Instructions to follow: Copy nothing but the lines below running from the line containing "worst max-delay path: u_core.r_s1_beat[0]" through the line containing "2.1 | 474 |", both end lines included.

Records shown:

+===+

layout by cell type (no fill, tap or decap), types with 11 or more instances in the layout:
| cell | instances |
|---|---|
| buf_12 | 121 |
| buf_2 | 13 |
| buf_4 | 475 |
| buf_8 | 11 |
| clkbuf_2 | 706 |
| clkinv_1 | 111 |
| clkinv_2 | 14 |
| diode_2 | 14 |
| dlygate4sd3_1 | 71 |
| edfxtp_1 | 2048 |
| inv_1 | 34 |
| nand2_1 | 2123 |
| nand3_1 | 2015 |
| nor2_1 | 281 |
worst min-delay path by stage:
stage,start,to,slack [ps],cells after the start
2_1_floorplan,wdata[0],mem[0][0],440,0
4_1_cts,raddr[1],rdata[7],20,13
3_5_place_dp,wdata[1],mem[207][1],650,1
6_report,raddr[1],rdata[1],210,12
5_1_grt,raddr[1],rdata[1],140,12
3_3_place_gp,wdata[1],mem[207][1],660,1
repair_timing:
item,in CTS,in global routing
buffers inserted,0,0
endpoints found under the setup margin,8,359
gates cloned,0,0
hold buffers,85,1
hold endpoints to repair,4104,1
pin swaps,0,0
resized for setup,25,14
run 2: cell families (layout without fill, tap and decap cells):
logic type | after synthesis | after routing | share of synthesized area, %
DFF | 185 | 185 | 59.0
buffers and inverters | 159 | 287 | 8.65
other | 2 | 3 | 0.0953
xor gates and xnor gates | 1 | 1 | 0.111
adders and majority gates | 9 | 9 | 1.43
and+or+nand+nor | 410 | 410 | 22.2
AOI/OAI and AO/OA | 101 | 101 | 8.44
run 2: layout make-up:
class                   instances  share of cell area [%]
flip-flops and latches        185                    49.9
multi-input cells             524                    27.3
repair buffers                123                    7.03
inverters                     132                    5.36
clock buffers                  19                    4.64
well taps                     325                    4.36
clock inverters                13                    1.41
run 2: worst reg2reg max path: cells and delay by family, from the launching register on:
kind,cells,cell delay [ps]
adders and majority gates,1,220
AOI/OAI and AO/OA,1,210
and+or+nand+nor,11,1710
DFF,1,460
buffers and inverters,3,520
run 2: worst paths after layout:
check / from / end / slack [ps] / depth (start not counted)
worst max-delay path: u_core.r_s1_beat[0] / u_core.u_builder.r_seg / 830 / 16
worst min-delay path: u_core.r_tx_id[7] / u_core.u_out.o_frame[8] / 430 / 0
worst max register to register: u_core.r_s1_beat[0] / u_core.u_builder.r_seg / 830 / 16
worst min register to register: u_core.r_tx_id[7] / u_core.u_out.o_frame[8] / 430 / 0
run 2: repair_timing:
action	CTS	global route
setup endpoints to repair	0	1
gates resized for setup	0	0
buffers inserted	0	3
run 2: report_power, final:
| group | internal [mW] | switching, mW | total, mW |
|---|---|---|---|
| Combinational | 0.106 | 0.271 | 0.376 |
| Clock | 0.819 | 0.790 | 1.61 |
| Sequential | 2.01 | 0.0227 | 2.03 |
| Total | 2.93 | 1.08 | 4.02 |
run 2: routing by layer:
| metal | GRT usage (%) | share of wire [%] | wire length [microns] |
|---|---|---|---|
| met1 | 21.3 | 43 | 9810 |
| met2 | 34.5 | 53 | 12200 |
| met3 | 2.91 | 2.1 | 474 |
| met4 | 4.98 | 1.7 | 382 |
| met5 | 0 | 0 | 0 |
interface itdg_out_if
  import itdg_pkg::*;
();
  logic              valid;
  logic              ready;
  logic [CHAR_W-1:0] char_out;
  logic              last;

  modport source (output valid, output char_out, output last, input ready);
  modport sink (input valid, input char_out, input last, output ready);
endinterface

--- src/rtl/itdg_dp.sv ---
module itdg_dp
  import itdg_pkg::*;
(
  input  logic                      clk_i,
  input  logic                      rst_ni,
  input  itdg_cmd_t                 cmd_i,
  output itdg_sts_t                 sts_o,
  input  logic signed [VALUE_W-1:0] value_i,
  input  logic                      cfg_we_i,
  input  logic [CHAR_W-1:0]         cfg_wdata_i,
  input  logic                      out_ready_i,
  output logic                      out_valid_o,
  output logic [CHAR_W-1:0]         char_o,
  output logic                      last_o
);

  logic [VALUE_W-1:0]  mag_q;
  logic [BCD_W-1:0]    bcd_q;
  logic [BCD_W-1:0]    bcd_corr;
  logic [SHIFT_CW-1:0] cnt_q;
  logic [IDX_W-1:0]    idx_q;
  logic [IDX_W-1:0]    lead_idx;
  logic                neg_q;
  logic [CHAR_W-1:0]   sep_q;
  logic                out_valid_q;
  logic [CHAR_W-1:0]   char_q;
  logic                last_q;
  logic [CHAR_W-1:0]   char_d;
  logic [3:0]          dig [DIGITS];
  logic [3:0]          dig_cur;

  // Digit 0 is the billions digit, held in the top nibble.
  for (genvar k = 0; k < DIGITS; k++) begin : g_dig
    assign dig[k] = bcd_q[BCD_W-1-4*k -: 4];
  end

  assign dig_cur = dig[idx_q];

  // Add three to every nibble of five or more before each shift.
  always_comb begin
    for (int k = 0; k < DIGITS; k++) begin
      bcd_corr[4*k +: 4] = (bcd_q[4*k +: 4] >= 4'd5) ? bcd_q[4*k +: 4] + 4'd3
                                                      : bcd_q[4*k +: 4];
    end
  end

  // First nonzero digit, or the units digit when the value is zero.
  always_comb begin
    lead_idx = IDX_UNITS;
    for (int k = DIGITS - 1; k >= 0; k--) begin
      if (dig[k] != 4'd0) begin
        lead_idx = IDX_W'(k);
      end
    end
  end

  always_ff @(posedge clk_i) begin
    if (cmd_i.load) begin
      mag_q <= value_i[VALUE_W-1] ? (VALUE_W'(0) - unsigned'(value_i)) : unsigned'(value_i);
      bcd_q <= '0;
    end else if (cmd_i.shift) begin
      mag_q <= {mag_q[VALUE_W-2:0], 1'b0};
      bcd_q <= {bcd_corr[BCD_W-2:0], mag_q[VALUE_W-1]};
    end
  end

  always_ff @(posedge clk_i or negedge rst_ni) begin
    if (!rst_ni) begin
      cnt_q <= '0;
      idx_q <= '0;
      neg_q <= 1'b0;
    end else begin
      if (cmd_i.load) begin
        cnt_q <= '0;
        neg_q <= value_i[VALUE_W-1];
      end else if (cmd_i.shift) begin
        cnt_q <= cnt_q + SHIFT_CW'(1);
      end
      if (cmd_i.set_idx) begin
        idx_q <= lead_idx;
      end else if (cmd_i.advance) begin
        idx_q <= idx_q + IDX_W'(1);
      end
    end
  end

  always_ff @(posedge clk_i or negedge rst_ni) begin
    if (!rst_ni) begin
      sep_q <= SEP_RESET;
    end else if (cfg_we_i) begin
      sep_q <= cfg_wdata_i;
    end
  end

  always_comb begin
    case (cmd_i.sel)
      SEL_SIGN:  char_d = CHAR_MINUS;
      SEL_DIGIT: char_d = CHAR_ZERO + {4'd0, dig_cur};
      SEL_SEP:   char_d = sep_q;
      default:   char_d = sep_q;
    endcase
  end

  always_ff @(posedge clk_i or negedge rst_ni) begin
    if (!rst_ni) begin
      out_valid_q <= 1'b0;
    end else if (cmd_i.emit) begin
      out_valid_q <= 1'b1;
    end else if (out_ready_i) begin
      out_valid_q <= 1'b0;
    end
  end

  always_ff @(posedge clk_i) begin
    if (cmd_i.emit) begin
      char_q <= char_d;
      last_q <= (cmd_i.sel == SEL_DIGIT) && (idx_q == IDX_UNITS);
    end
  end

  // The sequencer shifts on every conversion cycle, so the count alone marks
  // the final shift.
  assign sts_o.conv_done = (cnt_q == SHIFT_LAST);
  assign sts_o.neg       = neg_q;
  assign sts_o.out_free  = !out_valid_q || out_ready_i;
  assign sts_o.idx_last  = (idx_q == IDX_UNITS);
  assign sts_o.idx_group = (idx_q == IDX_BILLIONS) || (idx_q == IDX_MILLIONS) ||
                           (idx_q == IDX_THOUSANDS);

  assign out_valid_o = out_valid_q;
  assign char_o      = char_q;
  assign last_o      = last_q;

endmodule
--- src/sv/ipv4ff_pkg.sv ---
// Shared types and constants of the IPv4 forwarding filter.
`timescale 1ns / 1ps
`default_nettype none

package ipv4ff_pkg;

    localparam int TABLE_ENTRIES = 64;

    localparam int CMD_W     = 2;
    localparam int VERDICT_W = 2;

    localparam logic [CMD_W-1:0] CMD_FRAME = 2'd0;
    localparam logic [CMD_W-1:0] CMD_SET   = 2'd1;
    localparam logic [CMD_W-1:0] CMD_CLEAR = 2'd2;

    localparam logic [VERDICT_W-1:0] VERDICT_PASS  = 2'd0;
    localparam logic [VERDICT_W-1:0] VERDICT_DROP  = 2'd1;
    localparam logic [VERDICT_W-1:0] VERDICT_TX    = 2'd2;
    localparam logic [VERDICT_W-1:0] VERDICT_TABLE = 2'd3;

    localparam logic [15:0] ETHERTYPE_IPV4  = 16'h0800;
    localparam logic [15:0] MIN_FRAME_BYTES = 16'd34;

    // Input transaction payload, last field in the lowest bits.
    typedef struct packed {
        logic [1:0]  pad;
        logic [31:0] ip_dest_address;
        logic [63:0] ip_bytes_8_15;
        logic [63:0] ip_bytes_0_7;
        logic [15:0] ether_type;
        logic [47:0] src_mac;
        logic [47:0] dst_mac;
        logic [15:0] frame_length;
        logic [31:0] entry_address;
        logic [5:0]  slot;
    } s_data_t;

    // Result transaction payload, last field in the lowest bits.
    typedef struct packed {
        logic [15:0] out_checksum;
        logic [7:0]  out_ttl;
        logic [47:0] out_src_mac;
        logic [47:0] out_dst_mac;
    } m_data_t;

    // Blacklist write request.
    typedef struct packed {
        logic        en;
        logic        set;
        logic [5:0]  slot;
        logic [31:0] address;
    } tbl_wr_t;

endpackage

`default_nettype wire

--- src/sv/ipv4_forward_filter_core.sv ---
// Top level of the IPv4 forwarding filter with destination blacklist.
//
// Each input transaction carries either a frame header (tuser = 0) or a
// blacklist command (tuser = 1 sets a slot, tuser = 2 clears it). Every input
// transaction yields exactly one result transaction, whose tuser is the
// verdict: pass, drop, transmit or table updated. Transmitted headers have
// the MACs swapped, the TTL decremented and the header checksum recomputed.
// The design has an input register and a result register with one level of
// logic between them. An accepted transaction waits in the input register
// until the result register is free or being taken, then moves on into it.
// One transaction per cycle is sustained while the receiver takes results.
// The blacklist match compares the destination against all slots at once,
// and table commands take effect for every frame that follows them.
// When the receiver stalls, the result register holds its transaction and
// the input register can still take one more; after that, s_axis_tready
// falls until the result is taken. Reset empties the blacklist and both
// register stages; the block accepts input as soon as reset is released.
`timescale 1ns / 1ps
`default_nettype none

module ipv4_forward_filter_core (
    input  wire                      aclk,
    input  wire                      aresetn,
    input  wire                      s_axis_tvalid,
    output logic                     s_axis_tready,
    // slot, entry_address, frame_length, dst_mac, src_mac, ether_type,
    // ip_bytes_0_7, ip_bytes_8_15, ip_dest_address, two zero bits
    input  wire ipv4ff_pkg::s_data_t s_axis_tdata,
    // command
    input  wire [1:0]                s_axis_tuser,
    output logic                     m_axis_tvalid,
    input  wire                      m_axis_tready,
    // out_dst_mac, out_src_mac, out_ttl, out_checksum
    output ipv4ff_pkg::m_data_t      m_axis_tdata,
    // verdict
    output logic [1:0]               m_axis_tuser
);
    import ipv4ff_pkg::*;

    logic                 s1_valid_reg;
    logic [CMD_W-1:0]     s1_cmd_reg;
    s_data_t              s1_data_reg;
    logic                 s1_adv;

    logic                 m_valid_reg;
    logic [VERDICT_W-1:0] m_user_reg;
    m_data_t              m_data_reg;
    logic [VERDICT_W-1:0] m_user_next;
    m_data_t              m_data_next;

    tbl_wr_t              tbl_wr;
    logic                 tbl_hit;

    logic [7:0]           ttl;
    logic [7:0]           new_ttl;
    logic [19:0]          sum;
    logic [16:0]          fold1;
    logic [15:0]          fold2;
    logic                 non_ipv4;

    assign s1_adv        = !m_valid_reg || m_axis_tready;
    assign s_axis_tready = !s1_valid_reg || s1_adv;

    always_ff @(posedge aclk) begin
        if (!aresetn) begin
            s1_valid_reg <= 1'b0;
        end else if (s_axis_tready) begin
            s1_valid_reg <= s_axis_tvalid;
        end
    end

    always_ff @(posedge aclk) begin
        if (s_axis_tvalid && s_axis_tready) begin
            s1_cmd_reg  <= s_axis_tuser;
            s1_data_reg <= s_axis_tdata;
        end
    end

    always_comb begin
        tbl_wr.en      = s1_valid_reg && s1_adv &&
                         ((s1_cmd_reg == CMD_SET) || (s1_cmd_reg == CMD_CLEAR));
        tbl_wr.set     = (s1_cmd_reg == CMD_SET);
        tbl_wr.slot    = s1_data_reg.slot;
        tbl_wr.address = s1_data_reg.entry_address;
    end

    ipv4ff_blacklist u_blacklist (
        .aclk        (aclk),
        .aresetn     (aresetn),
        .wr          (tbl_wr),
        .lookup_addr (s1_data_reg.ip_dest_address),
        .hit         (tbl_hit)
    );

    assign ttl      = s1_data_reg.ip_bytes_8_15[63:56];
    assign new_ttl  = ttl - 8'd1;
    assign non_ipv4 = (s1_data_reg.frame_length < MIN_FRAME_BYTES) ||
                      (s1_data_reg.ether_type != ETHERTYPE_IPV4);

    // The checksum field itself counts as zero and is left out of the sum.
    always_comb begin
        sum = 20'(s1_data_reg.ip_bytes_0_7[63:48]) +
              20'(s1_data_reg.ip_bytes_0_7[47:32]) +
              20'(s1_data_reg.ip_bytes_0_7[31:16]) +
              20'(s1_data_reg.ip_bytes_0_7[15:0]) +
              20'({new_ttl, s1_data_reg.ip_bytes_8_15[55:48]}) +
              20'(s1_data_reg.ip_bytes_8_15[31:16]) +
              20'(s1_data_reg.ip_bytes_8_15[15:0]) +
              20'(s1_data_reg.ip_dest_address[31:16]) +
              20'(s1_data_reg.ip_dest_address[15:0]);
        fold1 = 17'(sum[15:0]) + 17'(sum[19:16]);
        fold2 = fold1[15:0] + 16'(fold1[16]);
    end

    always_comb begin
        m_data_next.out_dst_mac  = s1_data_reg.dst_mac;
        m_data_next.out_src_mac  = s1_data_reg.src_mac;
        m_data_next.out_ttl      = ttl;
        m_data_next.out_checksum = s1_data_reg.ip_bytes_8_15[47:32];
        m_user_next              = VERDICT_PASS;
        unique case (s1_cmd_reg) inside
            CMD_FRAME: begin
                if (non_ipv4) begin
                    m_user_next = VERDICT_PASS;
                end else if (tbl_hit || (ttl <= 8'd1)) begin
                    m_user_next = VERDICT_DROP;
                end else begin
                    m_user_next              = VERDICT_TX;
                    m_data_next.out_dst_mac  = s1_data_reg.src_mac;
                    m_data_next.out_src_mac  = s1_data_reg.dst_mac;
                    m_data_next.out_ttl      = new_ttl;
                    m_data_next.out_checksum = ~fold2;
                end
            end
            CMD_SET, CMD_CLEAR: begin
                m_user_next = VERDICT_TABLE;
            end
            default: begin
                m_user_next = VERDICT_PASS;
            end
        endcase
    end

    always_ff @(posedge aclk) begin
        if (!aresetn) begin
            m_valid_reg <= 1'b0;
        end else if (s1_adv) begin
            m_valid_reg <= s1_valid_reg;
        end
    end

    always_ff @(posedge aclk) begin
        if (s1_adv && s1_valid_reg) begin
            m_user_reg <= m_user_next;
            m_data_reg <= m_data_next;
        end
    end

    assign m_axis_tvalid = m_valid_reg;
    assign m_axis_tuser  = m_user_reg;
    assign m_axis_tdata  = m_data_reg;

endmodule

`default_nettype wire

--- src/sv/ipv4ff_blacklist.sv ---
// Blacklist table of destination addresses with a parallel match on all slots.
`timescale 1ns / 1ps
`default_nettype none

module ipv4ff_blacklist (
    input  wire                   aclk,
    input  wire                   aresetn,
    input  wire ipv4ff_pkg::tbl_wr_t wr,
    input  wire [31:0]            lookup_addr,
    output logic                  hit
);
    import ipv4ff_pkg::*;

    logic [TABLE_ENTRIES-1:0] valid_reg;
    logic [31:0]              addr_reg [TABLE_ENTRIES];

    always_ff @(posedge aclk) begin
        if (!aresetn) begin
            valid_reg <= '0;
        end else if (wr.en) begin
            for (int i = 0; i < TABLE_ENTRIES; i++) begin
                if (int'(wr.slot) == i) begin
                    valid_reg[i] <= wr.set;
                end
            end
        end
    end

    always_ff @(posedge aclk) begin
        if (wr.en && wr.set) begin
            for (int i = 0; i < TABLE_ENTRIES; i++) begin
                if (int'(wr.slot) == i) begin
                    addr_reg[i] <= wr.address;
                end
            end
        end
    end

    always_comb begin
        hit = 1'b0;
        for (int i = 0; i < TABLE_ENTRIES; i++) begin
            if (valid_reg[i] && (addr_reg[i] == lookup_addr)) begin
                hit = 1'b1;
            end
        end
    end

endmodule

`default_nettype wire
**config.mk**
```make
export PLATFORM = sky130hd
export DESIGN_NAME = context_store_load_forwarding
export DESIGN_NICKNAME = d
export VERILOG_FILES = /design/src/rtl/csf_pkg.sv /design/src/rtl/csf_front.sv /design/src/rtl/csf_queue.sv /design/src/rtl/csf_back.sv /design/src/rtl/context_store_load_forwarding.sv
export SDC_FILE = /design/constraint.sdc
export NUM_CORES = 1
export LEC_CHECK = 0
export BUFFER_PORTS_ARGS = -buffer_cell sky130_fd_sc_hd__buf_2
export CAP_MARGIN = 10
export CORE_UTILIZATION = 40
export CTS_BUF_LIST = sky130_fd_sc_hd__clkbuf_16
export DETAILED_ROUTE_END_ITERATION = 10
export GPL_ROUTABILITY_DRIVEN = 1
export HOLD_SLACK_MARGIN = 0.02
export PLACE_DENSITY_LB_ADDON = 0.25
export SLEW_MARGIN = 0
export SYNTH_ARGS = -nofsm -noshare
export SYNTH_HDL_FRONTEND = slang
export SYNTH_SLANG_ARGS = --single-unit
```
**constraint.sdc**
```tcl
create_clock -name clk -period 3.7 [get_ports clk]
set_input_delay 0.925 -clock clk [delete_from_list [all_inputs] [get_ports clk]]
set_output_delay 0.925 -clock clk [all_outputs]
set_load 0.1 [all_outputs]
```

+===+

Task result:
worst max-delay path: u_core.r_s1_beat[0] / u_core.u_builder.r_seg / 830 / 16
worst min-delay path: u_core.r_tx_id[7] / u_core.u_out.o_frame[8] / 430 / 0
worst max register to register: u_core.r_s1_beat[0] / u_core.u_builder.r_seg / 830 / 16
worst min register to register: u_core.r_tx_id[7] / u_core.u_out.o_frame[8] / 430 / 0
run 2: repair_timing:
action	CTS	global route
setup endpoints to repair	0	1
gates resized for setup	0	0
buffers inserted	0	3
run 2: report_power, final:
| group | internal [mW] | switching, mW | total, mW |
|---|---|---|---|
| Combinational | 0.106 | 0.271 | 0.376 |
| Clock | 0.819 | 0.790 | 1.61 |
| Sequential | 2.01 | 0.0227 | 2.03 |
| Total | 2.93 | 1.08 | 4.02 |
run 2: routing by layer:
| metal | GRT usage (%) | share of wire [%] | wire length [microns] |
|---|---|---|---|
| met1 | 21.3 | 43 | 9810 |
| met2 | 34.5 | 53 | 12200 |
| met3 | 2.91 | 2.1 | 474 |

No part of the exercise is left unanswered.